New Day host John Berman was so enthusiastic about repeating Professor Christine Blasey Ford’s accusation that he contradicted his own framing of the claim. On October 2 he argued during the 6 a.m. ET hour of his show: “No one is accusing Professor Kavanaugh of being a rapist — Judge Kavanaugh of being a rapist. An attempted rapist, though yes.

But a mere two hours later, Berman claimed that any Senator who voted to confirm Kavanaugh would be doing so, “knowing that woman stood before the Senate, accusing this nominee of rape.

Hour after hour, the likes of Alisyn Camerota (New Day), Anderson Cooper (Anderson Cooper 360), and Don Lemon (CNN Tonight) performed laborious readings of Ford’s opening statement on their shows. These were supplemented with clips of Ford reading the statement herself, as well as a videotape in which CNN International correspondent Sarah Sidner summarized the document.

The following passage in particular was given considerable airtime: “I believed he was going to rape me. I tried to yell for help. When I did, Brett put his hand over my mouth to stop me from screaming.

Other CNN journalists struggled to summarize the allegations by Julie Swetnick (a client of Michael Avenatti’s) without using suggestive and ambiguous language. On October 1, CNN White House correspondent Kaitlin Collins described Swetnick as “the woman who said that she attended parties where there were gang rapes and excessive drinking and aggressive behavior from Brett Kavanaugh.

Some talking heads eventually abandoned terms such as “alleged,” and “accused,” in their analysis. For example, CNN chief political analyst Jeffrey Toobin on October 2 offered the following take on The Situation Room: “[Trump’s] hypothesis is, ‘Well, my Supreme Court nominee may be an attempted rapist, but on the bright side, my Deputy Attorney General thinks I’m too insane to be President.’” 

Back during the Clinton Presidency, CNN’s reporters and anchors almost always softened the term to “sexual assault,” as when anchor Judy Woodruff set up a segment on the March 1, 1999 edition of Inside Politics: “While the President has been on the road, the sexual assault allegations made against him by Juanita Broaddrick have been fodder for political talk shows...

That’s still tougher language than when UPI’s Helen Thomas became the first reporter to confront Clinton at a February 24, 1999 press conference, when she avoided any real description of the charge: “What is your reaction to recent allegations by an Arkansas woman, apparently of something she claims happened many years ago?

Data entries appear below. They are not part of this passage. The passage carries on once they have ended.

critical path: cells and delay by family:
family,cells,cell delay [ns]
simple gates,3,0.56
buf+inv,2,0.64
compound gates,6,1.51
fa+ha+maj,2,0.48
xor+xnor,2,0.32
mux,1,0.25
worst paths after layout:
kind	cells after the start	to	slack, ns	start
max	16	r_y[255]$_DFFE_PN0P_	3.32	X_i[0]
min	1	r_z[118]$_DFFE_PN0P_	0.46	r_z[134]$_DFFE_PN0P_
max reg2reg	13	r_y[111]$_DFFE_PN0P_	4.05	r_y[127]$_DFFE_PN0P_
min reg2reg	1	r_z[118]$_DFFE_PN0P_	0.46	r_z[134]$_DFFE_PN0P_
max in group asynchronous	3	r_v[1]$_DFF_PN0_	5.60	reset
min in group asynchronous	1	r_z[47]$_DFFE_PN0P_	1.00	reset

Appearing on CNN’s Moneyline later that same day, then-Washington Post media reporter Howard Kurtz gave a nonpartisan explanation of why the media were so reluctant to discuss Broaddrick’s charge: 

Because it’s sort of like dropping a nuclear bomb to make this kind of charge against the President. It’s a 21-year-old charge. There are no medical records, no hotel records. There are no police records. And so you want to very carefully assess the credibility of the woman making this charge, and that makes news organizations nervous.

Kurtz was incorrect; in fact, as NBC's Dateline would report later that night, there were hotel records putting Broaddrick in Little Rock the night of their alleged encounter, giving her story more corroboration than Ford's accusations against Kavanaugh. Yet there's been no evidence that CNN has been at all "nervous" about endlessly regurgitating the harshest allegations against the Supreme Court nominee, even if none of them can be independently confirmed.

In May 1987, after a jury found him innocent of all charges brought by New York City prosecutors, former Secretary of Labor Ray Donovan famously asked, “Which office do I go to to get my reputation back?” Whether or not he is seated as a Supreme Court Justice next week, Brett Kavanaugh could justifiably ask the same question of the reporters who have battered his reputation by endlessly repeating damaging, and totally unproved, allegations.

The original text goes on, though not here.